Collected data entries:

[Start of section]

This design comes from an exercise in tuning for small area and a short achievable clock period on the open sky130 flow, not from production work. RTL that was checked went through simulation tests only; none was proved equivalent to the original. No activity file was given, so power comes from the tool's default toggle rates.

==> inputs of juniper <==
Design rlwe_rec, start of the top module:
module rlwe_rec (
    input  wire         clk,
    input  wire         rst,         
    input  wire         in_valid,
    input  wire         in_mode,     
    input  wire [127:0] in_x,        
    input  wire         in_bit,      
    input  wire [7:0]   in_r,        
    output reg          out_valid,
    output reg  [7:0]   out_r,       
    output reg          out_key      
);
export LEC_CHECK = 0
export CAP_MARGIN = 20
export CORE_MARGIN = 2
export CORE_UTILIZATION = 65
export CTS_BUF_LIST = sky130_fd_sc_hd__clkbuf_4
export PLACE_DENSITY = 0.75
export SLEW_MARGIN = 20
create_clock -name core_clock -period 15.0 [get_ports {clk}]
standard.sh (not shown) runs the stock make flow with config.mk's settings and CLKGATE_MAP_FILE= SYNTH_SCRIPT=/design/flow/synth_recipe.tcl, a recipe that flattens the netlist after the stock synthesis.
==> flow/flow/run.sh <==
#!/bin/bash
set -e
export BUFFER_PORTS_ARGS="-buffer_cell sky130_fd_sc_hd__buf_1"
export SETUP_SLACK_MARGIN=10.75
export CTS_ARGS="-sink_clustering_enable -repair_clock_nets -buf_list sky130_fd_sc_hd__clkbuf_4 -dont_use_dummy_load -sink_clustering_size 8 -sink_clustering_max_diameter 50"
{
  echo "BUFFER_PORTS_ARGS=$BUFFER_PORTS_ARGS"
  echo "SETUP_SLACK_MARGIN=$SETUP_SLACK_MARGIN"
  echo "CTS_ARGS=$CTS_ARGS"
} > run.log
bash standard.sh > standard.log 2>&1
echo "standard.sh finished" >> run.log
==> nickel: changes against juniper <==
==> flow/run.sh (new file) <==
#!/bin/bash
# synth_recipe.tcl (not shown) runs the flow's synth.tcl, then flattens the netlist and writes it again
# the make line also repeats each setting of config.mk as NAME=value (left out here)
make -C /OpenROAD-flow-scripts/flow DESIGN_CONFIG=/design/flow/config.mk WORK_HOME=/design/flow/orfs CLKGATE_MAP_FILE= SYNTH_SCRIPT=/design/flow/synth_recipe.tcl finish
removed: flow/flow/run.sh
removed: flow/standard.sh
==> delta: changes against juniper <==
==> flow/flow/run.sh (replaced) <==
#!/bin/bash
# The standard layout (standard.sh: the standard flow's own synthesis, floorplan, place,
# CTS and route, unchanged), with one difference: the buffer that
# global placement puts on every input and output port is the small
# sky130_fd_sc_hd__buf_1 instead of the cell buffer_ports picks by itself.
# Every port still gets its own buffer.
set -e
export BUFFER_PORTS_ARGS="-buffer_cell sky130_fd_sc_hd__buf_1"
echo "BUFFER_PORTS_ARGS=$BUFFER_PORTS_ARGS" > run.log
bash standard.sh > standard.log 2>&1
echo "standard.sh finished" >> run.log
==> flow/config.mk (replaced) <==
export PLATFORM = sky130hd
export DESIGN_NAME = rlwe_rec
export DESIGN_NICKNAME = rlwe_rec
export VERILOG_FILES = /design/flow/design.v
export SDC_FILE = /design/flow/constraint.sdc
export NUM_CORES = 4
export LEC_CHECK = 0
export CAP_MARGIN = 20
export CORE_MARGIN = 2
export CORE_UTILIZATION = 40
export SLEW_MARGIN = 20
==> quartz: changes against juniper <==
--- a/flow/design.v
+++ b/flow/design.v
@@ -85,18 +85,23 @@
     reg  [5:0]  s1_yo  [0:3];
     reg  [5:0]  s1_qo  [0:3];
     reg  [3:0]  s1_g;
     reg  [7:0]  s1_h0;                     
     reg  [7:0]  s1_h1;                     
+    reg  [21:0] s1_k;                      
     always @(posedge clk) begin
         if (rst)
             s1_valid <= 1'b0;
         else
             s1_valid <= s0_valid;
         s1_mode <= s0_mode;
         s1_bh   <= bh;
         s1_fail <= |s0_ovf | big[0] | big[1] | big[2] | big[3];
+        if (hr)
+            s1_k <= bh ? 22'd1548146 : 22'd1548162;   
+        else
+            s1_k <= 22'd1474427;                      
         for (j = 0; j < 4; j = j + 1) begin
             s1_u[j]  <= s0_xl[j] ^ {9{g[j]}};
             s1_yo[j] <= yo[j];
             s1_qo[j] <= qo[j];
             s1_g[j]  <= g[j];
@@ -125,14 +130,11 @@
     reg  [21:0] ra, rb;
     wire [3:0]  gb = s1_g & {4{s1_bh}};
     reg  [21:0] K;
     reg         ok;
     always @(*) begin
-        if (~s1_mode)
-            K = s1_bh ? 22'd1548146 : 22'd1548162;   
-        else
-            K = 22'd1474427;                         
+        K = s1_k;
         cs1 = s1_u[0][0] ^ s1_qo[0][3] ^ gb[0];
         cs2 = (s1_u[0][0] & s1_qo[0][3]) | (s1_u[0][0] & gb[0]) | (s1_qo[0][3] & gb[0]);
         cs3 = s1_u[1][0] ^ s1_qo[1][3] ^ gb[1];
         cs4 = (s1_u[1][0] & s1_qo[1][3]) | (s1_u[1][0] & gb[1]) | (s1_qo[1][3] & gb[1]);
         cs5 = s1_u[0][1] ^ s1_qo[0][4] ^ s1_u[1][1];
==> flow/flow/run.sh (replaced) <==
#!/bin/bash
set -e
export BUFFER_PORTS_ARGS="-buffer_cell sky130_fd_sc_hd__buf_1"
export SETUP_SLACK_MARGIN=10.75
echo "BUFFER_PORTS_ARGS=$BUFFER_PORTS_ARGS" > run.log
echo "SETUP_SLACK_MARGIN=$SETUP_SLACK_MARGIN" >> run.log
bash standard.sh > standard.log 2>&1
echo "standard.sh finished" >> run.log
==> summary of the runs <==
Core utilization: nickel > quartz > juniper > delta. Worst hold slack: nickel > quartz > delta > juniper. Between nickel and quartz, the lower die area is in quartz (gap 1.2%, measured against quartz). Between delta and quartz, the lower combinational power is in delta (gap about 6%, measured against quartz). In synthesized cell count, nickel and delta do not differ. In quartz the sequential power is higher than in juniper, by about 1%. The lowest sequential share of layout area belongs to nickel, the highest to juniper.
For quartz, only the layout was checked, not whether the RTL still works.

==> 03-19: inputs <==
rlwe_rec again, from the RTL that the note above started with.
clock: 15.0 ns
lec_check: 0
cap_margin: 20
core_margin: 2
core_utilization: 65
cts_buf_list: sky130_fd_sc_hd__clkbuf_4
place_density: 0.75
slew_margin: 20
==> flow/flow/run.sh <==
#!/bin/bash
# The standard layout (standard.sh: the standard flow's own synthesis, floorplan, place,
# CTS and route, unchanged), with one difference: the buffer that
# global placement puts on every input and output port is the small
# sky130_fd_sc_hd__buf_1 instead of the cell buffer_ports picks by itself.
# Every port still gets its own buffer.
set -e
export BUFFER_PORTS_ARGS="-buffer_cell sky130_fd_sc_hd__buf_1"
export SETUP_SLACK_MARGIN=10.0
echo "BUFFER_PORTS_ARGS=$BUFFER_PORTS_ARGS" > run.log
bash standard.sh > standard.log 2>&1
echo "standard.sh finished" >> run.log
==> 10-20 (differences from 03-19) <==
--- a/flow/flow/run.sh
+++ b/flow/flow/run.sh
@@ -7,5 +7,5 @@
 set -e
 export BUFFER_PORTS_ARGS="-buffer_cell sky130_fd_sc_hd__buf_1"
-export SETUP_SLACK_MARGIN=10.0
+export SETUP_SLACK_MARGIN=10.5
 echo "BUFFER_PORTS_ARGS=$BUFFER_PORTS_ARGS" > run.log
 bash standard.sh > standard.log 2>&1
==> 08-11 (differences from 03-19) <==
==> flow/flow/run.sh (replaced) <==
#!/bin/bash
set -e
export BUFFER_PORTS_ARGS="-buffer_cell sky130_fd_sc_hd__buf_1"
export SETUP_SLACK_MARGIN=10.75
export SETUP_MOVE_SEQUENCE="unbuffer,sizeup,swap"
export CTS_ARGS="-sink_clustering_enable -repair_clock_nets -buf_list sky130_fd_sc_hd__clkbuf_4 -dont_use_dummy_load -sink_clustering_size 8 -sink_clustering_max_diameter 50"
{
  echo "BUFFER_PORTS_ARGS=$BUFFER_PORTS_ARGS"
  echo "SETUP_SLACK_MARGIN=$SETUP_SLACK_MARGIN"
  echo "CTS_ARGS=$CTS_ARGS"
} > run.log
bash standard.sh > standard.log 2>&1
echo "standard.sh finished" >> run.log
==> results.yml <==
pwr:
  netSwitchingFraction: 0.430
  pg_clk_w: 0.000486
  leakage_nw: 6.83
drt:
  met1_length_mm: 16.1
  drt-total-wl_mm: 38.9
status:
  status: "timing/DRC/antenna clean"
placed_design:
  routabilityCongestion: 0.948
global_route:
  use_met3: 0.0742
clock_tree:
  cts-resized-gates: 6
  cts.clk_slew.worst_paths_ns: 0.07
finish:
  fin_util: 0.722
  nonClockBufferCount: 160
-- figures above: 03-19

==> results.yml <==
status:
  status: "timing/DRC/antenna clean"
clock_tree:
  cts.clk_slew.worst_paths_ns: 0.09
pwr:
  netSwitchingFraction: 0.435
  pg_clk_w: 0.000296
  leakage_nw: 6.60
finish:
  diodes: 1
  area_growth_pct: 8.31
  nonClockBufferCount: 159
  fin_util: 0.716
global_route:
  use_met3: 0.0544
placed_design:
  routabilityCongestion: 0.971
drt:
  drt-total-wl_mm: 38.6
-- figures above: 08-11

==> results.yml <==
status:
  status: "timing/DRC/antenna clean"
drt:
  met1_length_mm: 17.1
finish:
  fin_util: 0.745
  nonClockBufferCount: 184
global_route:
  antenna_found_initial: 1
  grt_usage: 0.327
pwr:
  leakage_nw: 7.00
  netSwitchingFraction: 0.426
  pg_clk_w: 0.000492
clock_tree:
  clock-sinks: 207
  cts-resized-gates: 42
placed_design:
  routabilityCongestion: 0.951
-- figures above: 10-20


==> run C: inputs <==
rlwe_rec again, from the RTL that the note above started with.
Design rlwe_rec, start of the top module:
module rlwe_rec (
    input  wire         clk,
    input  wire         rst,         
    input  wire         in_valid,
    input  wire         in_mode,     
    input  wire [127:0] in_x,        
    input  wire         in_bit,      
    input  wire [7:0]   in_r,        
    output reg          out_valid,
    output reg  [7:0]   out_r,       
    output reg          out_key      
);
Settings: LEC_CHECK=0, CAP_MARGIN=20, CORE_MARGIN=2, CORE_UTILIZATION=65, CTS_BUF_LIST=sky130_fd_sc_hd__clkbuf_4, PLACE_DENSITY=0.75, SLEW_MARGIN=20; clock period 15.0 ns.
==> flow/flow/run.sh <==
#!/bin/bash
set -e
export BUFFER_PORTS_ARGS="-buffer_cell sky130_fd_sc_hd__buf_1"
export SETUP_SLACK_MARGIN=10.75
export CTS_ARGS="-sink_clustering_enable -repair_clock_nets -buf_list sky130_fd_sc_hd__clkbuf_4 -dont_use_dummy_load"
{
  echo "BUFFER_PORTS_ARGS=$BUFFER_PORTS_ARGS"
  echo "SETUP_SLACK_MARGIN=$SETUP_SLACK_MARGIN"
  echo "CTS_ARGS=$CTS_ARGS"
} > run.log
bash standard.sh > standard.log 2>&1
echo "standard.sh finished" >> run.log
==> inputs of run H, as changes to run C <==
==> flow/flow/run.sh (replaced) <==
#!/bin/bash
set -e
export BUFFER_PORTS_ARGS="-buffer_cell sky130_fd_sc_hd__buf_1"
export SETUP_SLACK_MARGIN=10.75
echo "BUFFER_PORTS_ARGS=$BUFFER_PORTS_ARGS" > run.log
echo "SETUP_SLACK_MARGIN=$SETUP_SLACK_MARGIN" >> run.log
bash standard.sh > standard.log 2>&1
echo "standard.sh finished" >> run.log
CORE_UTILIZATION = 55   (was 65)
PLACE_DENSITY = 0.7   (was 0.75)
==> inputs of run A, as changes to run C <==
==> flow/flow/run.sh (replaced) <==
#!/bin/bash
# The standard layout (standard.sh: the standard flow's own synthesis, floorplan, place,
# CTS and route, unchanged), with one difference: the buffer that
# global placement puts on every input and output port is the small
# sky130_fd_sc_hd__buf_1 instead of the cell buffer_ports picks by itself.
# Every port still gets its own buffer.
set -e
export BUFFER_PORTS_ARGS="-buffer_cell sky130_fd_sc_hd__buf_1"
export SETUP_SLACK_MARGIN=11.5
echo "BUFFER_PORTS_ARGS=$BUFFER_PORTS_ARGS" > run.log
bash standard.sh > standard.log 2>&1
echo "standard.sh finished" >> run.log
==> inputs of run D, as changes to run C <==
==> flow/flow/run.sh (replaced) <==
#!/bin/bash
set -e
export BUFFER_PORTS_ARGS="-buffer_cell sky130_fd_sc_hd__buf_1"
export SETUP_SLACK_MARGIN=10.75
export SETUP_MOVE_SEQUENCE="unbuffer,sizeup,swap"
export CTS_ARGS="-sink_clustering_enable -repair_clock_nets -buf_list sky130_fd_sc_hd__clkbuf_4 -dont_use_dummy_load -sink_clustering_size 8 -sink_clustering_max_diameter 50"
{
  echo "BUFFER_PORTS_ARGS=$BUFFER_PORTS_ARGS"
  echo "SETUP_SLACK_MARGIN=$SETUP_SLACK_MARGIN"
  echo "SETUP_MOVE_SEQUENCE=$SETUP_MOVE_SEQUENCE"
  echo "CTS_ARGS=$CTS_ARGS"
} > run.log
bash standard.sh > standard.log 2>&1
echo "standard.sh finished" >> run.log
TNS_END_PERCENT = 10   (was not set)
==> results.txt <==
crit path launch=s1_bh$_DFF_P_; Non-CTS buffers=158; Crit. path cell count=15; post-route cell area=16000 um^2; Final nets=2117; vias in the first global route=11.9k; outcome=complete, no violations; PostCTS Resize Cnt=50; DIE WIDTH=156 um; Clk power=287 uW
[end of results for run D]
==> results.txt <==
outcome=complete, no violations; DIE WIDTH=156 um; PostCTS Resize Cnt=59; vias in the first global route=12.3k; ranking of synthesized cells by area=dfxtp_1 (28%), fa_1 (11%), ha_1 (9.8%); Clk power=363 uW; Final nets=2173; post-route cell area=16700 um^2; H-tree lvl count=2; RSZ-0062 raised after global routing=yes; Crit. path cell count=16
[end of results for run C]
==> results.txt <==
outcome=complete, no violations; met1 Resource Use GR=44.9%; f_max=217 MHz; post-route cell area=18600 um^2; PostCTS Resize Cnt=205; Reg area=4230 um^2; Final nets=2258; DIE WIDTH=156 um; vias in the first global route=13.1k; crit path launch=s1_g[0]$_DFF_P_; Clk power=471 uW; Crit. path cell count=16; setup ws final=10390 ps
[end of results for run A]
==> results.txt <==
post-route cell area=17100 um^2; Clk power=501 uW; Final nets=2172; PostCTS Resize Cnt=68; DIE WIDTH=169 um; Non-CTS buffers=191; Crit. path cell count=16; outcome=complete, no violations
[end of results for run H]

==> run a <==
Starting RTL as in the previous note.
Settings: LEC_CHECK=0, CAP_MARGIN=20, CORE_MARGIN=2, CORE_UTILIZATION=65, CTS_BUF_LIST=sky130_fd_sc_hd__clkbuf_4, PLACE_DENSITY=0.75, SLEW_MARGIN=20, TNS_END_PERCENT=5; clock period 15.0 ns.
==> flow/flow/run.sh <==
#!/bin/bash
set -e
export BUFFER_PORTS_ARGS="-buffer_cell sky130_fd_sc_hd__buf_1"
export SETUP_SLACK_MARGIN=10.75
export SETUP_MOVE_SEQUENCE="unbuffer,sizeup,swap"
export CTS_ARGS="-sink_clustering_enable -repair_clock_nets -buf_list sky130_fd_sc_hd__clkbuf_4 -dont_use_dummy_load -sink_clustering_size 8 -sink_clustering_max_diameter 50"
{
  echo "BUFFER_PORTS_ARGS=$BUFFER_PORTS_ARGS"
  echo "SETUP_SLACK_MARGIN=$SETUP_SLACK_MARGIN"
  echo "SETUP_MOVE_SEQUENCE=$SETUP_MOVE_SEQUENCE"
  echo "CTS_ARGS=$CTS_ARGS"
} > run.log
bash standard.sh > standard.log 2>&1
echo "standard.sh finished" >> run.log
==> inputs of run b, as changes to run a <==
==> flow/run.sh (new file) <==
#!/bin/bash
# synth_recipe.tcl (not shown) runs the flow's synth.tcl, then flattens the netlist and writes it again
# the make line also repeats each setting of config.mk as NAME=value (left out here)
make -C /OpenROAD-flow-scripts/flow DESIGN_CONFIG=/design/flow/config.mk WORK_HOME=/design/flow/orfs CLKGATE_MAP_FILE= SYNTH_SCRIPT=/design/flow/synth_recipe.tcl finish
--- a/flow/config.mk
+++ b/flow/config.mk
@@ -8,7 +8,4 @@
 export CAP_MARGIN = 20
 export CORE_MARGIN = 2
-export CORE_UTILIZATION = 65
-export CTS_BUF_LIST = sky130_fd_sc_hd__clkbuf_4
-export PLACE_DENSITY = 0.75
+export CORE_UTILIZATION = 40
 export SLEW_MARGIN = 20
-export TNS_END_PERCENT = 5
removed: flow/flow/run.sh
removed: flow/standard.sh
==> summary of the runs <==
- Run b ran to the end with no violations. Run a produced a clean layout.
- Between run a and run b, the lower global-route usage is in run b (gap 10 points).
- Of run b and run a, run a has the higher critical path depth (gap 2).
- Of run b and run a, run b has the higher die area (gap 61%, measured against run a).
- In run a the final cell count is smaller than in run b, by about 9%.
- In run a the wire length is smaller than in run b, by about 8%.
==> figures <==
metric                                                                                        run b                    run a
Outcome                                                                     complete, no violations  complete, no violations
Drt wl/cell                                                                                 18.3 um                  18.4 um
Max-slew headroom at the worst pin                                                            0.322                    0.339
Final standard cell count with taps included and fillers excluded                              2262                     2062
Clock share of power                                                                          0.218                    0.099
Tmin final                                                                                  5.60 ns                  4.72 ns
Clock-cell share of area                                                                     0.0491                   0.0146
Cell at the slowest stage of the critical path                     sky130_fd_sc_hd__clkdlybuf4s50_1    sky130_fd_sc_hd__fa_2
DP Worst Slack                                                                              8.89 ns                  9.04 ns
Maximum clock frequency                                                                   0.178 GHz                0.212 GHz
Fill count                                                                                     3532                     1853

[re-timing with driven ports]
How much do the figures lean on ideal ports? The routed layouts below were timed once more, with nothing changed but the port constraints. Step 1, drivers: a clkbuf_16 drives clk and a buf_2 each remaining input, both assumed. Step 2 also shifts input and output timing later by t, the mid clock arrival at the registers, as if the neighbouring blocks saw the same clock. Three values: ideal ports, drivers, drivers and shift; two values: the first two.
run | shift t [ns] | slack for setup (ns) | worst register clock-pin slew, ns | worst slew at a driven data input, ns
juniper | 0.647 | 10.391 / 10.383 / 9.736 | 0.10 / 0.10 | 0.06
nickel | 0.733 | 9.557 / 9.580 / 8.847 | 0.07 / 0.07 | 0.05
delta | 0.589 | 9.789 / 9.816 / 9.228 | 0.06 / 0.06 | 0.05
quartz | 0.730 | 10.319 / 10.319 / 9.590 | 0.07 / 0.07 | 0.06
03-19 | 0.752 | 10.170 / 10.170 / 9.450 | 0.08 / 0.08 | 0.04
10-20 | 0.720 | 10.322 / 10.322 / 9.718 | 0.09 / 0.09 | 0.06
08-11 | 0.633 | 10.328 / 10.328 / 9.752 | 0.10 / 0.10 | 0.06
run C of note 3 | 0.688 | 10.341 / 10.341 / 9.713 | 0.07 / 0.07 | 0.06
run H of note 3 | 0.742 | 10.372 / 10.372 / 9.731 | 0.08 / 0.08 | 0.07
run A of note 3 | 0.738 | 10.389 / 10.389 / 9.688 | 0.08 / 0.08 | 0.06
run D of note 3 | 0.637 | 10.302 / 10.302 / 9.744 | 0.10 / 0.10 | 0.07
run a of note 4 | 0.725 | 10.284 / 10.284 / 9.622 | 0.10 / 0.10 | 0.06
run b of note 4 | 0.593 | 9.395 / 9.426 / 8.834 | 0.07 / 0.07 | 0.05
After both steps every run listed still meets setup and hold. For quartz, which loses most, drivers alone change the setup slack by 0.000 ns; drivers and shift together by -0.729 ns.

[End of section]

◆ **What the task requires**: Please output an exact copy of the lines above, from the opening line of the data down to the line that contains "create_clock -name core_clock".

◆ **Expected answer**:
This design comes from an exercise in tuning for small area and a short achievable clock period on the open sky130 flow, not from production work. RTL that was checked went through simulation tests only; none was proved equivalent to the original. No activity file was given, so power comes from the tool's default toggle rates.

==> inputs of juniper <==
Design rlwe_rec, start of the top module:
module rlwe_rec (
    input  wire         clk,
    input  wire         rst,         
    input  wire         in_valid,
    input  wire         in_mode,     
    input  wire [127:0] in_x,        
    input  wire         in_bit,      
    input  wire [7:0]   in_r,        
    output reg          out_valid,
    output reg  [7:0]   out_r,       
    output reg          out_key      
);
export LEC_CHECK = 0
export CAP_MARGIN = 20
export CORE_MARGIN = 2
export CORE_UTILIZATION = 65
export CTS_BUF_LIST = sky130_fd_sc_hd__clkbuf_4
export PLACE_DENSITY = 0.75
export SLEW_MARGIN = 20
create_clock -name core_clock -period 15.0 [get_ports {clk}]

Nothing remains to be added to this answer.